== WHAT IS NEEDED ==
With the first line below as the start and the line containing "sample at M." as the end, copy every line between them exactly, ends included.

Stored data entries

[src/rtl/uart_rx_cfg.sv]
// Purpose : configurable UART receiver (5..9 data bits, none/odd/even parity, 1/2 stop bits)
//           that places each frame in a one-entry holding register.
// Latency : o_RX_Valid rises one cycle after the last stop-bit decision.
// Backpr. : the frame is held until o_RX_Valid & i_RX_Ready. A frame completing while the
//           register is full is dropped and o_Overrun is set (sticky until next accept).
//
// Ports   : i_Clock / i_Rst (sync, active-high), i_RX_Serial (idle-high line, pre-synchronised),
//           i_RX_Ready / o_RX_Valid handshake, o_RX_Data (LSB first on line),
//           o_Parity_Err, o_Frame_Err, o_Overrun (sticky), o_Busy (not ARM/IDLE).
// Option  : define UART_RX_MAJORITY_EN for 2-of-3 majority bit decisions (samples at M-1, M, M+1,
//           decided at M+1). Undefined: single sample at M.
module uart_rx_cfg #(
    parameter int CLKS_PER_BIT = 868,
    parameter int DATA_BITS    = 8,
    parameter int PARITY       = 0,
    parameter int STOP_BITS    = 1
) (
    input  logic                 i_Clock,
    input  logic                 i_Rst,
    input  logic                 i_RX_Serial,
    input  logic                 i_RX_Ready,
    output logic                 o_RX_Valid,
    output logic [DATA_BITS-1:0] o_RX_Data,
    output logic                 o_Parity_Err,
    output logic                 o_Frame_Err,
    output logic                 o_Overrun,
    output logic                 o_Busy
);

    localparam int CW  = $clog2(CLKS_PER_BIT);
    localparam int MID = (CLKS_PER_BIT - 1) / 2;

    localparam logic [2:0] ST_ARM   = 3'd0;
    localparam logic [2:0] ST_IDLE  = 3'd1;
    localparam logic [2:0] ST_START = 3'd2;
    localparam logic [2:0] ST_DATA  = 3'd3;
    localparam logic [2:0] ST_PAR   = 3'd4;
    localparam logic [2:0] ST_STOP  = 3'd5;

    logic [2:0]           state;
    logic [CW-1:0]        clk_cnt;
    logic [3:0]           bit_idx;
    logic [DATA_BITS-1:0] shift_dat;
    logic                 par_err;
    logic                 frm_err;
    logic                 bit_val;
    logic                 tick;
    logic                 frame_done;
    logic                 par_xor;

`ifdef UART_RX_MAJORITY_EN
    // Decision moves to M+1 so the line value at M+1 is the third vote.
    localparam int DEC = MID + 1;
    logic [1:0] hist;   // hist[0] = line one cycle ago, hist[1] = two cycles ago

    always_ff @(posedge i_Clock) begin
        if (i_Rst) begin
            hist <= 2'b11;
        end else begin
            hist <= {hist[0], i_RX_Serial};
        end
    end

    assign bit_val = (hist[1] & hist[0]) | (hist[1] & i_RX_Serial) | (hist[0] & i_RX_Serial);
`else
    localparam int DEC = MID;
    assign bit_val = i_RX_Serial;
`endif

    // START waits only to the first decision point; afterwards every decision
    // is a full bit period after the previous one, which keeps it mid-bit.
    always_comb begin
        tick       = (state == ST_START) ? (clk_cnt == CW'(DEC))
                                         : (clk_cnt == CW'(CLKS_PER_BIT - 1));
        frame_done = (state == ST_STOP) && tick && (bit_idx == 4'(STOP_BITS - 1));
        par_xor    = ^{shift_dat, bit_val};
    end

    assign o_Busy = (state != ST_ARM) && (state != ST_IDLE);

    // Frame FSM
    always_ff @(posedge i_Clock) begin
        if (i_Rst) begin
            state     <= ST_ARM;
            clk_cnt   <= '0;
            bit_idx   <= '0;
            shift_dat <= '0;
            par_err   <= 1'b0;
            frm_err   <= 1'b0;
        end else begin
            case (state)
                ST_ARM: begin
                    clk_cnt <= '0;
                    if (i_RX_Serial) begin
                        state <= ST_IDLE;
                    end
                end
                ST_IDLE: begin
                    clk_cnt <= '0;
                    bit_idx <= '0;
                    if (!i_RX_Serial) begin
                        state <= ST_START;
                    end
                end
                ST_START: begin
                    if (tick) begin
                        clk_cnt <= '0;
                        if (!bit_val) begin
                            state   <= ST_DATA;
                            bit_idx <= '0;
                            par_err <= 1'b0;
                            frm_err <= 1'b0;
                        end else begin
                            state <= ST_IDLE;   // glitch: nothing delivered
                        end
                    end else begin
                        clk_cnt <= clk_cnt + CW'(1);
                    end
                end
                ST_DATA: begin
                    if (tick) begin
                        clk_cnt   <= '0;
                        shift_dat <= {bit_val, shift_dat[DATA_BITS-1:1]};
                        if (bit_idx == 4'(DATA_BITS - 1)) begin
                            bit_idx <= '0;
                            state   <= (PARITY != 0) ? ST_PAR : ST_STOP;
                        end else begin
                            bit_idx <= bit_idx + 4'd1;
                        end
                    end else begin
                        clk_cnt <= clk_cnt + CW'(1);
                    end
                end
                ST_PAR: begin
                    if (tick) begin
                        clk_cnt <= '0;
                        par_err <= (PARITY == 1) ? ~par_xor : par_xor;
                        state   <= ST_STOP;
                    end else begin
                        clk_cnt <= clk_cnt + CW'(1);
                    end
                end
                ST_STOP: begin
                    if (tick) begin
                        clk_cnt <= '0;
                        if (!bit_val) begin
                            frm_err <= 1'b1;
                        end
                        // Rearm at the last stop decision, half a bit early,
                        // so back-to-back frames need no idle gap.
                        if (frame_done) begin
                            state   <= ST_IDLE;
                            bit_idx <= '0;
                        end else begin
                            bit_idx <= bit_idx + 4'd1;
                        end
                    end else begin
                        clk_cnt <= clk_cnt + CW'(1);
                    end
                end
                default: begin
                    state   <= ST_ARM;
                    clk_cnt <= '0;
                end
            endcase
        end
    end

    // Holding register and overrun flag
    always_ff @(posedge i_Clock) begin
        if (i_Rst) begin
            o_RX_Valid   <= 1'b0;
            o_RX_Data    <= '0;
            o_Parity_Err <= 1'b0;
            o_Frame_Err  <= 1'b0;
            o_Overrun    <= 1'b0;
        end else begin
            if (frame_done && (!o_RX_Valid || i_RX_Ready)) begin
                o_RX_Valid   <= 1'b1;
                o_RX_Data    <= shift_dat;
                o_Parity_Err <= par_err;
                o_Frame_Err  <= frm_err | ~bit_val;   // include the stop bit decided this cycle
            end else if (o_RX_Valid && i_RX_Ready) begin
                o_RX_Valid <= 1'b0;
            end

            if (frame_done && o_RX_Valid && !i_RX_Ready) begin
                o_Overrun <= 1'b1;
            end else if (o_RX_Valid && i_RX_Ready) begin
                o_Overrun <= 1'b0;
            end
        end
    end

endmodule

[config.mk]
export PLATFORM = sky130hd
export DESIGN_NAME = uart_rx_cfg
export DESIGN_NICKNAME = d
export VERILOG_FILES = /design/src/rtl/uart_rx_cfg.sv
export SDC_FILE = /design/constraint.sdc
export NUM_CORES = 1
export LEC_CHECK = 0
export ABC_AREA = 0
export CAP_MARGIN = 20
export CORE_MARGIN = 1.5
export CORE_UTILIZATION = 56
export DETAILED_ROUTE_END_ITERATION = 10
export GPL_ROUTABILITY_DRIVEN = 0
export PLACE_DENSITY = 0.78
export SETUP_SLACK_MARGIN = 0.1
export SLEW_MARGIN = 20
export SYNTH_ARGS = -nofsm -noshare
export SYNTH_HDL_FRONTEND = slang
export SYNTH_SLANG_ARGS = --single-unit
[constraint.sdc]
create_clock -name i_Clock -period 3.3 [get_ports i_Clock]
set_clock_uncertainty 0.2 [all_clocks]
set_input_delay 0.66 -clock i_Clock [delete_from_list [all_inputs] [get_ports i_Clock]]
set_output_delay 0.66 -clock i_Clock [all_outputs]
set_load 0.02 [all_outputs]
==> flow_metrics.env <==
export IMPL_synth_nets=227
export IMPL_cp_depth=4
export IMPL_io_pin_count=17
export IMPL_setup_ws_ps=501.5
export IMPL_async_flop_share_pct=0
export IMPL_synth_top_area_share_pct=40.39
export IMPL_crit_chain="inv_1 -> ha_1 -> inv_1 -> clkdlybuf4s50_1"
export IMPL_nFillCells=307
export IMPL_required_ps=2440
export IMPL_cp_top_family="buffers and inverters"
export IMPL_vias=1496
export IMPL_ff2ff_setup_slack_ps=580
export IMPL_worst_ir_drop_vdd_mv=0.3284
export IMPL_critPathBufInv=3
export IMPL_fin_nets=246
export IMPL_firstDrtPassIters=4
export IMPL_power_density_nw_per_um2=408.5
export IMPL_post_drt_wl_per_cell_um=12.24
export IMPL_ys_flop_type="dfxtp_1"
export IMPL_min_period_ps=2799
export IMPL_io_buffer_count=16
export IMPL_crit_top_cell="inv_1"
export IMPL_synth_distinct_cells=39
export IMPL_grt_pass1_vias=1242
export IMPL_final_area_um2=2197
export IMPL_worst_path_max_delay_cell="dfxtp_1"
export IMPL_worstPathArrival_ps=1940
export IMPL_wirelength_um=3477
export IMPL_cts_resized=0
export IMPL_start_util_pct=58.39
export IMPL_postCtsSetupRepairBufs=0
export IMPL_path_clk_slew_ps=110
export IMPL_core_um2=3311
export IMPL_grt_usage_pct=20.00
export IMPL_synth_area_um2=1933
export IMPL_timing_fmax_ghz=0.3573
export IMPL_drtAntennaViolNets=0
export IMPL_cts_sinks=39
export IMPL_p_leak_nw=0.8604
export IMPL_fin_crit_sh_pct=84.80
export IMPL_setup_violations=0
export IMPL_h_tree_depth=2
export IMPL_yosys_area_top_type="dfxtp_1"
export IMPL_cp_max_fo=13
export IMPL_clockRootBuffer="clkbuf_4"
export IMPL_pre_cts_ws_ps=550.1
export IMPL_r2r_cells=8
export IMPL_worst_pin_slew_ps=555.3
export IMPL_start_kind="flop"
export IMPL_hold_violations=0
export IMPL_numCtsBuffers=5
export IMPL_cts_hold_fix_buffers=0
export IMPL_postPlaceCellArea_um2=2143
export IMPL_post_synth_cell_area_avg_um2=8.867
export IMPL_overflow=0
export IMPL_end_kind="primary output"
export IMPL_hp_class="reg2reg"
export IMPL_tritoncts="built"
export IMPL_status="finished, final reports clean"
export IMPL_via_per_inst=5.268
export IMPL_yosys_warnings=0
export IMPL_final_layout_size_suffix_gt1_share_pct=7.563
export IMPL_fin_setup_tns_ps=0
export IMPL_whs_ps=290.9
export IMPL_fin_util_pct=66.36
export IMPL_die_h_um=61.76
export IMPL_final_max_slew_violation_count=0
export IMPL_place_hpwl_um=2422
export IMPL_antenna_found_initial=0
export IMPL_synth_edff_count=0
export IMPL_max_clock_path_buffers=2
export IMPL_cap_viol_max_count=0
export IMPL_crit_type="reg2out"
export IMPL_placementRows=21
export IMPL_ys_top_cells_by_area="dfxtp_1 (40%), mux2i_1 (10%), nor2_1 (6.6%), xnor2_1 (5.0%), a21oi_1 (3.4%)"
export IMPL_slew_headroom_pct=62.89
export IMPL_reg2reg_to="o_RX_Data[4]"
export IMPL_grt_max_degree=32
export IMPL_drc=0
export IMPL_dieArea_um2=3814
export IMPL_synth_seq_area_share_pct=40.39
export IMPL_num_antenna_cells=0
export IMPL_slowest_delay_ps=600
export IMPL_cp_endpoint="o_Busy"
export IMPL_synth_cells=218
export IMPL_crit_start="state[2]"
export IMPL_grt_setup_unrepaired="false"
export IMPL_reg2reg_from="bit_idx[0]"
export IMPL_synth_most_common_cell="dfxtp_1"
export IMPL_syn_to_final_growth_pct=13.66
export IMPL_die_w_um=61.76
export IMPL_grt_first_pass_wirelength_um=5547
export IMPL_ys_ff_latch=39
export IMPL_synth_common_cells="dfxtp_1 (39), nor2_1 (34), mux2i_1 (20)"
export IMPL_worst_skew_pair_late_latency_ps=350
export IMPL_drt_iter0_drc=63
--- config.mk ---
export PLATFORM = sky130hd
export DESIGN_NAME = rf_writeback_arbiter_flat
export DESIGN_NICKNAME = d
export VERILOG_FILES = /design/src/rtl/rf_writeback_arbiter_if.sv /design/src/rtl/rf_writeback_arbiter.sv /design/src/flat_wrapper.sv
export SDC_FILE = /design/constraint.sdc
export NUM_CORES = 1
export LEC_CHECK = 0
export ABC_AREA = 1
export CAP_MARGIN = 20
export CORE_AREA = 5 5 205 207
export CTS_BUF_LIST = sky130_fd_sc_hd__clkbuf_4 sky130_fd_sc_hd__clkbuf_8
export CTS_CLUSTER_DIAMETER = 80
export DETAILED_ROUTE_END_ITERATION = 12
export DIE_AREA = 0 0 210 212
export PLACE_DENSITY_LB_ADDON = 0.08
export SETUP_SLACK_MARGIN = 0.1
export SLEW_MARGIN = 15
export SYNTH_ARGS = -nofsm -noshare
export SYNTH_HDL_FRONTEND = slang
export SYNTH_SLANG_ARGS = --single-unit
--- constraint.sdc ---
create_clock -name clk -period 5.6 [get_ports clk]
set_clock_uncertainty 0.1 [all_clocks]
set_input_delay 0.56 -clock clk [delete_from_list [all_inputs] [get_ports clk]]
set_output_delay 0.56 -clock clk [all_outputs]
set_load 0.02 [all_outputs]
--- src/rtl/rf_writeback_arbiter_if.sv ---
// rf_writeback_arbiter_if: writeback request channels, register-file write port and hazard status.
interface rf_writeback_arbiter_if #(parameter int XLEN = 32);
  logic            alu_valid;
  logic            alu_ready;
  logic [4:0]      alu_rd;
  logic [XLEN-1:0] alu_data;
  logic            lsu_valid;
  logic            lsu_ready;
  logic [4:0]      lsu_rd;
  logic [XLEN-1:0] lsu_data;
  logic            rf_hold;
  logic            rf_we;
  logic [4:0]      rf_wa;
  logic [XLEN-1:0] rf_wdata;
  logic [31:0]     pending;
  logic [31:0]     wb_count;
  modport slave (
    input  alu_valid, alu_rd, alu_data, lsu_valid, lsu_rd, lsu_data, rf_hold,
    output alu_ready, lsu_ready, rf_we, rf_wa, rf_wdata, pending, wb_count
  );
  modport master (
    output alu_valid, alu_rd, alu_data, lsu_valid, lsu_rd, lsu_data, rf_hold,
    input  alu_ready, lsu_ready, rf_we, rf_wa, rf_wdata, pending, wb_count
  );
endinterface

== TASK SOLUTION ==
[src/rtl/uart_rx_cfg.sv]
// Purpose : configurable UART receiver (5..9 data bits, none/odd/even parity, 1/2 stop bits)
//           that places each frame in a one-entry holding register.
// Latency : o_RX_Valid rises one cycle after the last stop-bit decision.
// Backpr. : the frame is held until o_RX_Valid & i_RX_Ready. A frame completing while the
//           register is full is dropped and o_Overrun is set (sticky until next accept).
//
// Ports   : i_Clock / i_Rst (sync, active-high), i_RX_Serial (idle-high line, pre-synchronised),
//           i_RX_Ready / o_RX_Valid handshake, o_RX_Data (LSB first on line),
//           o_Parity_Err, o_Frame_Err, o_Overrun (sticky), o_Busy (not ARM/IDLE).
// Option  : define UART_RX_MAJORITY_EN for 2-of-3 majority bit decisions (samples at M-1, M, M+1,
//           decided at M+1). Undefined: single sample at M.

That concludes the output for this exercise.